Bland Altman Analysis shows agreement for the three methods of measurement (see Fig. 5). There is no systematic deviation (error).
Bland Altman Analysis: en-face-3D vs. 2D; en-face-3D vs. Qlab. Horizontal lines are drawn at the mean difference, and at the limits of agreement. Limits of agreement are defined as the mean difference plus and minus 1.96 times the standard deviation of the differences. A Measurements anterior mitral leaflet length. a Anterior mitral leaflet measurements—en-face-3D TEE vs. 2D TEE. b Anterior mitral leaflet measurements–en-face-3D TEE vs. Qlab. B Measurements posterior mitral leaflet length. a Posterior mitral leaflet measurements—en face-3D TEE vs. 2D TEE. b Posterior mitral leaflet measurements—en face-3D TEE vs. Qlab. C Anterior posterior mitral annulus diameter. a Anterior–posterior diameter measurements—en-face-3D TEE vs. 2D TEE. (b) Anterior–posterior diameter measurements—en-face-3D TEE vs. Qlab. D Intercommissural diameter. a Intercommissural diameter measurements—en-face-3D TEE vs. 2D TEE. b Intercommissural diameter measurements—en-face-3D TEE vs. Qlab. E Mitral valve orifice area. a Mitral valve orifice area measurements—en-face-3D TEE vs. 2D TEE. b Mitral valve orifice area measurements—en-face-3D TEE vs. Qlab. F Aortic valve orifice area. a Aortic valve orifice area measurements—en-face-3D TEE vs. 2D TEE. b Aortic valve orifice area measurements—en-face-3D TEE vs. Qlab
Bland Altman plots indicate that the two methods of en-face-3D and Qlab® provide almost identical values for all types of measurement (Fig. 5). Whereas it showed that the mean bias is similar between en-face-3D and 2D. Only for the aortic valve orifice area all three modalities show comparable values, Fig. 5. Bland Altman plot (AV orifice area 3D/2D mean −0.23, SD ± 0.64; AV orifice area 3D/Qlab® mean −0.13, SD ± 0.45).
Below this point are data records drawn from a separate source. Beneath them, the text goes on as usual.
<file path="config.mk">
export PLATFORM = sky130hd
export DESIGN_NAME = index_alloc_arbiter
export DESIGN_NICKNAME = d
export VERILOG_FILES = /design/src/rtl/index_alloc_arbiter.sv
export SDC_FILE = /design/constraint.sdc
export NUM_CORES = 1
export LEC_CHECK = 0
export CAP_MARGIN = 25
export CORE_MARGIN = 2
export CORE_UTILIZATION = 35
export DETAILED_ROUTE_END_ITERATION = 6
export GPL_TIMING_DRIVEN = 0
export PLACE_DENSITY = 0.89
export SYNTH_ARGS = -nofsm -noshare
export SYNTH_HDL_FRONTEND = slang
export SYNTH_SLANG_ARGS = --single-unit
</file>
<file path="constraint.sdc">
create_clock -name clk -period 4.8 [get_ports clk]
set_clock_uncertainty 0.05 [all_clocks]
set_input_delay 1.2 -clock clk [delete_from_list [all_inputs] [get_ports clk]]
set_output_delay 1.2 -clock clk [all_outputs]
set_load 0.01 [all_outputs]
</file>
[src/rtl/tmds_channel_decoder.sv]
// TMDS channel decoder: control-token word alignment, bitslip requests and 8b/10b data decode.
// Optional lock-loss counter output (loss_cnt) is enabled by defining TMDS_DEC_LOCKLOSS_CNT_EN.
//
// state     | meaning
// ----------+-----------------------------------------------------------------
// SEARCH    | counting consecutive control tokens; timeout requests a bitslip
// SLIP_WAIT | bitslip issued; deserializer settling, sym_in ignored for alignment
// LOCKED    | word boundary found; watchdog expects periodic control-token runs
module tmds_channel_decoder #(
    parameter int unsigned LOCK_RUN       = 8,
    parameter int unsigned SEARCH_TIMEOUT = 1024,
    parameter int unsigned SLIP_SETTLE    = 16,
    parameter int unsigned WDOG_W         = 21
) (
    input  logic       clk,
    input  logic       resetn,
    input  logic [9:0] sym_in,
    output logic [7:0] data_out,
    output logic       de,
    output logic       c0,
    output logic       c1,
    output logic       bitslip,
    output logic       aligned
`ifdef TMDS_DEC_LOCKLOSS_CNT_EN
    ,
    output logic [7:0] loss_cnt
`endif
);

    localparam int unsigned SRCH_W   = $clog2(SEARCH_TIMEOUT + 1);
    localparam int unsigned SETTLE_W = $clog2(SLIP_SETTLE + 2);

    localparam logic [SRCH_W-1:0]   SRCH_LAST   = SRCH_W'(SEARCH_TIMEOUT - 1);
    localparam logic [SETTLE_W-1:0] SETTLE_LAST = SETTLE_W'(SLIP_SETTLE);
    localparam logic [7:0]          RUN_LAST    = 8'(LOCK_RUN - 1);
    localparam logic [WDOG_W-1:0]   WDOG_PRE    = ~(WDOG_W'(1));

    typedef enum logic [1:0] {
        SEARCH    = 2'd0,
        SLIP_WAIT = 2'd1,
        LOCKED    = 2'd2
    } state_t;

    state_t state;
    state_t state_nxt;

    logic [7:0]          ctrl_run;
    logic [SRCH_W-1:0]   srch_cnt;
    logic [SETTLE_W-1:0] slip_cnt;
    logic [WDOG_W-1:0]   wdog;

    logic       is_ctrl;
    logic [1:0] ctrl_code;
    logic [7:0] q;
    logic [7:0] dec;
    logic [7:0] run_inc;
    logic       run_hit;

    logic [7:0] data_nxt;
    logic       de_nxt;
    logic [1:0] c_nxt;
    logic       bitslip_nxt;

    always_comb begin
        is_ctrl   = 1'b1;
        ctrl_code = 2'b00;
        case (sym_in)
            10'h354: ctrl_code = 2'b00;
            10'h0AB: ctrl_code = 2'b01;
            10'h154: ctrl_code = 2'b10;
            10'h2AB: ctrl_code = 2'b11;
            default: is_ctrl = 1'b0;
        endcase
    end

    always_comb begin
        q      = sym_in[9] ? ~sym_in[7:0] : sym_in[7:0];
        dec    = 8'h00;
        dec[0] = q[0];
        for (int i = 1; i < 8; i++) begin
            dec[i] = sym_in[8] ? (q[i] ^ q[i-1]) : ~(q[i] ^ q[i-1]);
        end
    end

    assign run_inc = is_ctrl ? (ctrl_run + 8'd1) : 8'd0;
    assign run_hit = is_ctrl && (ctrl_run == RUN_LAST);

    always_ff @(posedge clk or negedge resetn) begin
        if (!resetn) begin
            state <= SEARCH;
        end else begin
            state <= state_nxt;
        end
    end

    // Lock wins over the search timeout when both land on the same cycle.
    always_comb begin
        state_nxt = state;
        case (state)
            SEARCH: begin
                if (run_hit) begin
                    state_nxt = LOCKED;
                end else if (srch_cnt == SRCH_LAST) begin
                    state_nxt = SLIP_WAIT;
                end
            end
            SLIP_WAIT: begin
                if (slip_cnt == SETTLE_LAST) begin
                    state_nxt = SEARCH;
                end
            end
            LOCKED: begin
                if (!run_hit && (wdog == WDOG_PRE)) begin
                    state_nxt = SEARCH;
                end
            end
            default: state_nxt = SEARCH;
        endcase
    end

    // Outputs follow the state being entered so de never leads or lags aligned.
    always_comb begin
        bitslip_nxt = (state == SEARCH) && (state_nxt == SLIP_WAIT);
        de_nxt      = !is_ctrl && (state_nxt == LOCKED);
        data_nxt    = de_nxt ? dec : 8'h00;
        c_nxt       = is_ctrl ? ctrl_code : {c1, c0};
    end

    // Every counter falls back to zero unless its state keeps running it.
    always_ff @(posedge clk or negedge resetn) begin
        if (!resetn) begin
            ctrl_run <= 8'd0;
            srch_cnt <= '0;
            slip_cnt <= '0;
            wdog     <= '0;
        end else begin
            ctrl_run <= 8'd0;
            srch_cnt <= '0;
            slip_cnt <= '0;
            wdog     <= '0;
            case (state)
                SEARCH: begin
                    if (state_nxt == SEARCH) begin
                        ctrl_run <= run_inc;
                        srch_cnt <= srch_cnt + SRCH_W'(1);
                    end
                end
                SLIP_WAIT: begin
                    if (state_nxt == SLIP_WAIT) begin
                        slip_cnt <= slip_cnt + SETTLE_W'(1);
                    end
                end
                LOCKED: begin
                    if ((state_nxt == LOCKED) && !run_hit) begin
                        ctrl_run <= run_inc;
                        wdog     <= wdog + WDOG_W'(1);
                    end
                end
                default: ;
            endcase
        end
    end

    always_ff @(posedge clk or negedge resetn) begin
        if (!resetn) begin
            data_out <= 8'h00;
            de       <= 1'b0;
            c0       <= 1'b0;
            c1       <= 1'b0;
            bitslip  <= 1'b0;
        end else begin
            data_out <= data_nxt;
            de       <= de_nxt;
            c0       <= c_nxt[0];
            c1       <= c_nxt[1];
            bitslip  <= bitslip_nxt;
        end
    end

    assign aligned = (state == LOCKED);

`ifdef TMDS_DEC_LOCKLOSS_CNT_EN
    always_ff @(posedge clk or negedge resetn) begin
        if (!resetn) begin
            loss_cnt <= 8'h00;
        end else if ((state == LOCKED) && (state_nxt == SEARCH) && (loss_cnt != 8'hFF)) begin
            loss_cnt <= loss_cnt + 8'd1;
        end
    end
`endif

endmodule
For the mitral valve orifice area Bland Altman plots are indicating that en-face-3D and Qlab® (MV orifice area 3D/Qlab mean −0.3, SD ± 0.98) provided almost identical values (Fig. 5e).
Discussion
We could show that measurements in en-face-3D TEE datasets are feasible but result in non-significant underestimation of the parameter compared to measurements in 2D and 3D using MPR mode.
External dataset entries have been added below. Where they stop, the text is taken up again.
===== config.mk =====
export PLATFORM = sky130hd
export DESIGN_NAME = pc_word_fetch
export DESIGN_NICKNAME = d
export VERILOG_FILES = /design/src/rtl/pc_word_fetch.sv
export SDC_FILE = /design/constraint.sdc
export NUM_CORES = 1
export LEC_CHECK = 0
export CORE_MARGIN = 2
export CORE_UTILIZATION = 42
export CTS_BUF_LIST = sky130_fd_sc_hd__clkbuf_16
export CTS_CLUSTER_SIZE = 25
export DETAILED_ROUTE_END_ITERATION = 12
export PLACE_DENSITY = 0.92
export SETUP_SLACK_MARGIN = 0.05
export SYNTH_ARGS = -nofsm -noshare
export SYNTH_HDL_FRONTEND = slang
export SYNTH_SLANG_ARGS = --single-unit

===== constraint.sdc =====
create_clock -name clk -period 4 [get_ports clk]
set_input_delay 0.8 -clock clk [delete_from_list [all_inputs] [get_ports clk]]
set_output_delay 0.8 -clock clk [all_outputs]
set_load 0.005 [all_outputs]

===== src/rtl/pc_word_fetch.sv =====
// Instruction-fetch front end: validates a PC byte address, converts it to a word index
// and runs a single outstanding req/ack memory read with a timeout abort.
module pc_word_fetch #(
  parameter int unsigned IDX_W   = 8,
  parameter int unsigned TIMEOUT = 15
) (
  input  logic             clk,
  input  logic             reset,
  input  logic [31:0]      pc_in,
  input  logic             pc_load,
  output logic             fetch_busy,
  output logic             mem_req,
  output logic [IDX_W-1:0] mem_word_addr,
  input  logic             mem_ack,
  input  logic [31:0]      mem_rdata,
  output logic [31:0]      instr,
  output logic [31:0]      instr_pc,
  output logic             instr_valid,
  output logic             fault,
  output logic [1:0]       fault_code
);

  localparam int unsigned CNT_W = $clog2(TIMEOUT + 1);
  localparam logic [CNT_W-1:0] CNT_LAST = CNT_W'(TIMEOUT - 1);

  localparam logic [1:0] CODE_MISALIGNED = 2'b01;
  localparam logic [1:0] CODE_RANGE      = 2'b10;
  localparam logic [1:0] CODE_TIMEOUT    = 2'b11;

  typedef enum logic {
    IDLE = 1'b0,
    WAIT = 1'b1
  } state_t;

  state_t           state;
  logic [CNT_W-1:0] wait_cnt;

  // Request and busy come straight off the state flop so reset drops them at once.
  assign mem_req    = (state == WAIT);
  assign fetch_busy = (state == WAIT);

  always_ff @(posedge clk or posedge reset) begin
    if (reset) begin
      state         <= IDLE;
      wait_cnt      <= '0;
      mem_word_addr <= '0;
      instr         <= '0;
      instr_pc      <= '0;
      instr_valid   <= 1'b0;
      fault         <= 1'b0;
      fault_code    <= 2'b00;
    end else begin
      instr_valid <= 1'b0;
      fault       <= 1'b0;
      case (state)
        IDLE: begin
          if (pc_load) begin
            if (pc_in[1:0] != 2'b00) begin
              fault      <= 1'b1;
              fault_code <= CODE_MISALIGNED;
            end else if (pc_in[31:IDX_W+2] != '0) begin
              fault      <= 1'b1;
              fault_code <= CODE_RANGE;
            end else begin
              mem_word_addr <= pc_in[IDX_W+1:2];
              instr_pc      <= pc_in;
              wait_cnt      <= '0;
              state         <= WAIT;
            end
          end
        end
        WAIT: begin
          // An ack on the final allowed cycle still completes normally.
          if (mem_ack) begin
            instr       <= mem_rdata;
            instr_valid <= 1'b1;
            state       <= IDLE;
          end else if (wait_cnt == CNT_LAST) begin
            fault      <= 1'b1;
            fault_code <= CODE_TIMEOUT;
            state      <= IDLE;
          end else begin
            wait_cnt <= wait_cnt + CNT_W'(1);
          end
        end
        default: state <= IDLE;
      endcase
    end
  end

endmodule

==> run summary <==
io pins = 146
final hold violation count = 0
period utilization = 66.6%
CTS Root Cell = clkbuf_16
post-layout min period = 2660 ps
Hold WC Path Type = register to register
synth warn = 0
Multi-input gate area = 871 um^2
register bit total from synthesis = 73
Die H = 86.1 um
Detail Route Antenna Nets = 0
Switching Share = 18.6%
fillers = 458
Final Power = 1650 uW
global route total overflow = 0
initial cell density of the core = 44.0%
Clock Sinks = 73
Antenna Cells = 0
Synth area leader = dfrtp_1
clk_lat worst skew = 320 ps
vias in the first global route = 2227
Synth async-reset ratio = 100%
fmax = 376 MHz
Mean Syn Cell Area = 14.3 um^2
non-filler cells, final = 424
Post-synth EDFFs = 0
CP max stage cell = nor3_4
DRC = 0
post-CTS setup buffer count = 0
worst-path fanout max = 18
row count = 29
die area = 7400 um^2
worst-path cell chain = clkdlybuf4s50_1 -> nor4_2 -> nand4_2 -> nor3_4 -> mux2_2
largest cells by area after synthesis = dfrtp_1 (65%), mux2_2 (14%), nor2b_1 (5.5%), buf_4 (2.4%), mux2_1 (2.4%)
first-pass GRT wire length = 10500 um
via-per-instance ratio = 4.82
power per standard cell area = 357 nW/um^2
status = completed
Post-CTS Resized = 0
RSZ-0062 raised after global routing = no
pin slew with the least headroom to its limit = 767 ps
drt pass-1 iters = 4
sequential-to-total area share from yosys stat = 64.6%
Clock Path Buffers = 2
Arr. time, crit path = 2870 ps
Yosys top cell area share = 64.6%
DP Cell Count = 409
CTS tree = yes
Primary FF master, synth = dfrtp_1
P_leak = 0.00219 uW
Cell Int Power = 1340 uW
Initial DRC Count = 63
Slowest Stage Delay on Critical Path = 680 ps
GPL Wtd Cong = 0.737
pin count of the biggest net entering global routing = 38
H-tree depth = 3
Clk pwr share = 49.1%
Vias = 2044
Worst Setup End Kind = register
syn_nets = 268
final-report max-slew violation count = 0
I/O Buffers = 145
nets = 413
Logic pwr share = 5.9%
fraction of layout cells with a size suffix above 1 = 16.1%
Psw = 308 uW
TritonCTS Buffers = 9
Hold Buf Count CTS = 0
Synth Instances = 198
critical path class = primary input to register
Relative slew margins = 48.7%
DIE WIDTH = 86.1 um
Worst EP required = 4210 ps
detailed placer's ending HPWL = 5020 um
routed length per instance = 15.6 um
max-cap violation count = 0
routed wire length = 6620 um
top-count cell post-synth = dfrtp_1
initial antenna violation count = 0
clk_skew = 4.11 ps
FF/Latch Area = 1830 um^2
R2R Setup Slk = 1850 ps
synthesis-to-layout area growth = 63.4%
Synth cell types = 30
Netlist Area Pre-Place = 2830 um^2
sequential power share = 45.0%
Clk pin slew, worst setup/hold paths = 60 ps
fin util = 71.9%
TNS Setup = 0 ps
final setup violation count = 0
Setup crit start kind = primary input
Total GRT Usage = 18.7%
core area = 6420 um^2
synth cell count leaders = dfrtp_1 (73), mux2_2 (34), nor2b_1 (25)
peak supply drop = 0.250 mV
## worst max-delay path, delay by kind of cell
kind,cells,cell delay (ps)
buffers and inverters,1,430
and+or+nand+nor,3,1210
muxes,1,410
## state kept, by name (all words and copies together) (netlist names)
| register | count |
|---|---|
| fault | 1 |
| fault_code | 2 |
| fetch_busy | 1 |
| instr_pc | 25 |
| instr_valid | 1 |
| instr | 32 |
| mem_word_addr | 7 |
| wait_cnt | 4 |
## power by group through the flow
stage | Combinational, uW | Clock, uW | Sequential [uW]
6_report | 97.3 | 809 | 743
5_1_grt | 107 | 863 | 743
4_1_cts | 99.6 | 828 | 743
3_5_place_dp | 99.3 | 0 | 756
3_3_place_gp | 97.2 | 0 | 756
2_1_floorplan | 17.9 | 0 | 756
## layer usage
layer	track usage [%]	part of all wire, %
met5	0	0
met4	6.93	1.5
met3	6.16	7.9
met2	33.1	54
met1	20.9	36
## path summary, 6_finish.rpt
check / startpoint / endpoint / depth (start not counted)
worst min-delay path: instr[18] / instr[18] / 1
worst min register to register: instr[18] / instr[18] / 1
max in group asynchronous: reset / instr[4] / 3
min in group asynchronous: reset / instr[20] / 2
worst max-delay path: pc_in[17] / instr_pc[9] / 5
worst max register to register: fetch_busy / instr_pc[9] / 4
## placed cells by master (no fill, tap or decap), types with 3 or more instances in the layout
master           count
nor2b_1             25
clkbuf_16            9
nand2_1              3
dfrtp_1             73
mux2_1               6
nor2_1               4
a21oi_1              4
mux2_2              34
buf_4                3
inv_1                9
clkdlybuf4s50_1    145
nor4_2               3
nand3_1              4
## metrics by stage
stage,worst slack [ps],instance area (um^2),hold WS [ps]
after global placement,1040,4320,480
after global routing,1160,4620,512
final,1340,4620,500
after CTS,1320,4620,504
after floorplan,1350,2830,479
after detailed placement,997,4320,486
## kinds of logic after synthesis
logic type / share of synthesized area, %
mux: 15.9
compound gates: 2.57
buf+inv: 4.60
fa+ha+maj: 0.885
flops: 64.6
xor+xnor: 0.620
simple gates: 10.8
## area by class of cell
type,count,area share [%]
clock inverters,6,1.65
flip-flops and latches,73,39.5
inverters,8,0.650
repair buffers,149,32.3
multi-input cells,102,18.9
well taps,77,2.09
clock buffers,9,4.88
Power figures use the tool's default switching activity.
All measurements other than planimetry of the mitral valve area showed a strong correlation between the modalities. The poor correlation of the mitral valve area between RT 3D TEE and 2D TEE is in accordance with the study of Maslow et al. who compared Qlab® measurements and 2D TEE [13]. The mitral valve annulus is not planar but saddle shaped. This non-planar geometry cannot be correctly measured in 2D TEE [14]. This might explain the poor correlation between measurements of the MV orifice area using en-face-3D and 2D TEE. One can argue that planimetry of a non-planar structure is an artefact that can not be avoided. Nevertheless planimetry of the mitral valve opening area is one of the recommended measurements for diagnosis of mitral valve stenosis [15]. The measurements in en-face-3D datasets were performed using a two- dimensional screen therefore the question raises if the measurements would be more accurate if virtual three dimensional shapes would have been used as caliper. That can only be speculated because to the knowledge of the authors no literature exists in the medical field about that problem. If the 3D printing based on 3D echocardiographic datasets [16] may help is not clear now.
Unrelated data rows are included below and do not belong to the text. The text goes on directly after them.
**src/rtl/gcd_rr_scheduler_pkg.sv**
```systemverilog
// Shared definitions for the round-robin GCD scheduler: FSM state encoding and
// default sizing used by the interface, the scheduler and its GCD engine.
package gcd_rr_scheduler_pkg;

  localparam int GCD_WIDTH = 16;
  localparam int GCD_N_REQ = 4;
  localparam int GCD_ID_W  = 2;

  typedef enum logic [1:0] {
    S_IDLE = 2'd0,
    S_RUN  = 2'd1,
    S_RESP = 2'd2
  } state_t;

endpackage

```
**src/rtl/gcd_rr_scheduler_if.sv**
```systemverilog
// Request/response bundle between the requesting datapath blocks (master side)
// and the shared GCD scheduler (slave side).
interface gcd_rr_scheduler_if
  import gcd_rr_scheduler_pkg::*;
#(
  parameter int N_REQ = GCD_N_REQ,
  parameter int WIDTH = GCD_WIDTH,
  parameter int ID_W  = GCD_ID_W
);

  logic [N_REQ-1:0]       req_valid;
  logic [N_REQ-1:0]       req_ready;
  logic [N_REQ*WIDTH-1:0] req_a;
  logic [N_REQ*WIDTH-1:0] req_b;
  logic                   rsp_valid;
  logic                   rsp_ready;
  logic [WIDTH-1:0]       rsp_result;
  logic [ID_W-1:0]        rsp_id;
  logic                   busy;

  modport master (
    output req_valid, req_a, req_b, rsp_ready,
    input  req_ready, rsp_valid, rsp_result, rsp_id, busy
  );

  modport slave (
    input  req_valid, req_a, req_b, rsp_ready,
    output req_ready, rsp_valid, rsp_result, rsp_id, busy
  );

endinterface

```
**src/rtl/gcd_rr_scheduler_core.sv**
```systemverilog
// Iterative subtract-based GCD engine. The scheduler drives load/step; the
// engine reports when the operand pair has converged and what the result is.
module gcd_rr_scheduler_core
  import gcd_rr_scheduler_pkg::*;
#(
  parameter int WIDTH = GCD_WIDTH
) (
  input  logic             clk,
  input  logic             rst_n,
  input  logic             load,
  input  logic             step,
  input  logic [WIDTH-1:0] a_in,
  input  logic [WIDTH-1:0] b_in,
  output logic             done,
  output logic [WIDTH-1:0] result
);

  logic [WIDTH-1:0] a_reg, a_next;
  logic [WIDTH-1:0] b_reg, b_next;

  // A zero operand or equal operands both terminate; gcd(0,0) falls out as 0.
  assign done   = (a_reg == '0) || (b_reg == '0) || (a_reg == b_reg);
  assign result = (a_reg == '0) ? b_reg : a_reg;

  always_comb begin
    a_next = a_reg;
    b_next = b_reg;
    if (load) begin
      a_next = a_in;
      b_next = b_in;
    end else if (step && !done) begin
      if (a_reg > b_reg) a_next = a_reg - b_reg;
      else               b_next = b_reg - a_reg;
    end
  end

  always_ff @(posedge clk or negedge rst_n) begin
    if (!rst_n) begin
      a_reg <= '0;
      b_reg <= '0;
    end else begin
      a_reg <= a_next;
      b_reg <= b_next;
    end
  end

endmodule

```
**src/rtl/gcd_rr_scheduler.sv**
```systemverilog
// Round-robin front end that shares one GCD engine among N_REQ requesters and
// returns each result tagged with the owning requester's index.
module gcd_rr_scheduler
  import gcd_rr_scheduler_pkg::*;
#(
  parameter int N_REQ = GCD_N_REQ,
  parameter int WIDTH = GCD_WIDTH,
  parameter int ID_W  = GCD_ID_W
) (
  input  logic               clk,
  input  logic               rst_n,
  gcd_rr_scheduler_if.slave  bus
);

  localparam int SW = ID_W + 1;

  state_t            state_reg, state_next;
  logic [ID_W-1:0]   ptr_reg, ptr_next;
  logic [ID_W-1:0]   id_reg, id_next;
  logic [WIDTH-1:0]  result_reg, result_next;

  logic [N_REQ-1:0]  grant;
  logic [N_REQ-1:0]  grant_ready;
  logic [ID_W-1:0]   grant_idx;
  logic [WIDTH-1:0]  a_arr [N_REQ];
  logic [WIDTH-1:0]  b_arr [N_REQ];
  logic              load, step;
  logic              core_done;
  logic [WIDTH-1:0]  core_result;

  // Rotate so the slot after the pointer sits at bit 0, isolate the lowest
  // set bit, then rotate back into requester order.
  function automatic logic [N_REQ-1:0] rr_grant(input logic [N_REQ-1:0] valid,
                                                input logic [ID_W-1:0]  ptr);
    logic [SW-1:0]        shamt;
    logic [2*N_REQ-1:0]   dbl;
    logic [N_REQ-1:0]     rot;
    logic [N_REQ-1:0]     pick;
    logic [2*N_REQ-1:0]   back;
    shamt = {1'b0, ptr} + SW'(1);
    dbl   = {valid, valid} >> shamt;
    rot   = dbl[N_REQ-1:0];
    pick  = rot & (~rot + N_REQ'(1));
    back  = {pick, pick} << shamt;
    return back[2*N_REQ-1:N_REQ];
  endfunction

  assign grant = rr_grant(bus.req_valid, ptr_reg);

  always_comb begin
    grant_idx = '0;
    for (int i = 0; i < N_REQ; i++) begin
      if (grant[i]) grant_idx = ID_W'(i);
    end
  end

  generate
    for (genvar gi = 0; gi < N_REQ; gi++) begin : g_operand
      assign a_arr[gi] = bus.req_a[gi*WIDTH +: WIDTH];
      assign b_arr[gi] = bus.req_b[gi*WIDTH +: WIDTH];
    end
  endgenerate

  gcd_rr_scheduler_core #(.WIDTH(WIDTH)) u_core (
    .clk    (clk),
    .rst_n  (rst_n),
    .load   (load),
    .step   (step),
    .a_in   (a_arr[grant_idx]),
    .b_in   (b_arr[grant_idx]),
    .done   (core_done),
    .result (core_result)
  );

  always_comb begin
    state_next  = state_reg;
    ptr_next    = ptr_reg;
    id_next     = id_reg;
    result_next = result_reg;
    grant_ready = '0;
    load        = 1'b0;
    step        = 1'b0;
    case (state_reg)
      S_IDLE: begin
        if (|grant) begin
          grant_ready = grant;
          load        = 1'b1;
          ptr_next    = grant_idx;
          id_next     = grant_idx;
          state_next  = S_RUN;
        end
      end
      S_RUN: begin
        if (core_done) begin
          result_next = core_result;
          state_next  = S_RESP;
        end else begin
          step = 1'b1;
        end
      end
      S_RESP: begin
        if (bus.rsp_ready) state_next = S_IDLE;
      end
      default: state_next = S_IDLE;
    endcase
  end

  // Pointer resets to the last slot so requester 0 wins the first arbitration.
  always_ff @(posedge clk or negedge rst_n) begin
    if (!rst_n) begin
      state_reg  <= S_IDLE;
      ptr_reg    <= ID_W'(N_REQ - 1);
      id_reg     <= '0;
      result_reg <= '0;
    end else begin
      state_reg  <= state_next;
      ptr_reg    <= ptr_next;
      id_reg     <= id_next;
      result_reg <= result_next;
    end
  end

  assign bus.req_ready  = grant_ready;
  assign bus.rsp_valid  = (state_reg == S_RESP);
  assign bus.rsp_result = result_reg;
  assign bus.rsp_id     = id_reg;
  assign bus.busy       = (state_reg != S_IDLE);

endmodule

```
**src/flat_wrapper.sv**
```systemverilog
// flat-port wrapper written by rule: the top's interface ports become plain ports
module gcd_rr_scheduler_flat import gcd_rr_scheduler_pkg::*;
#(
  parameter int N_REQ = GCD_N_REQ,
  parameter int WIDTH = GCD_WIDTH,
  parameter int ID_W  = GCD_ID_W
)
  (clk, rst_n, bus_req_valid, bus_req_a, bus_req_b, bus_rsp_ready, bus_req_ready, bus_rsp_valid, bus_rsp_result, bus_rsp_id, bus_busy);
  gcd_rr_scheduler_if #(.N_REQ(N_REQ), .WIDTH(WIDTH), .ID_W(ID_W)) bus_i ();
  input  logic clk;
  input  logic rst_n;
  input wire logic [$bits(bus_i.req_valid)-1:0] bus_req_valid;
  input wire logic [$bits(bus_i.req_a)-1:0] bus_req_a;
  input wire logic [$bits(bus_i.req_b)-1:0] bus_req_b;
  input wire logic [$bits(bus_i.rsp_ready)-1:0] bus_rsp_ready;
  output wire logic [$bits(bus_i.req_ready)-1:0] bus_req_ready;
  output wire logic [$bits(bus_i.rsp_valid)-1:0] bus_rsp_valid;
  output wire logic [$bits(bus_i.rsp_result)-1:0] bus_rsp_result;
  output wire logic [$bits(bus_i.rsp_id)-1:0] bus_rsp_id;
  output wire logic [$bits(bus_i.busy)-1:0] bus_busy;
  assign bus_i.req_valid = bus_req_valid;
  assign bus_i.req_a = bus_req_a;
  assign bus_i.req_b = bus_req_b;
  assign bus_i.rsp_ready = bus_rsp_ready;
  assign bus_req_ready = bus_i.req_ready;
  assign bus_rsp_valid = bus_i.rsp_valid;
  assign bus_rsp_result = bus_i.rsp_result;
  assign bus_rsp_id = bus_i.rsp_id;
  assign bus_busy = bus_i.busy;
  gcd_rr_scheduler #(.N_REQ(N_REQ), .WIDTH(WIDTH), .ID_W(ID_W)) u_core (.clk(clk), .rst_n(rst_n), .bus(bus_i));
endmodule
```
RT—3D TEE improves the visualization of MV pathology and increases the accuracy of interpretation by facilitating spatial orientation [17]. One limitation of RT 3D using the wide sector mode might be the poor temporal resolution resulting in a low frame rate. We could demonstrate that, at least in this small patient population, this does not result in significant differences in the measurements. Acquisition of RT wide sector mode 3D images has the advantage to prevent stitch artefacts in patients with atrial fibrillation, because it is a single beat acquisition.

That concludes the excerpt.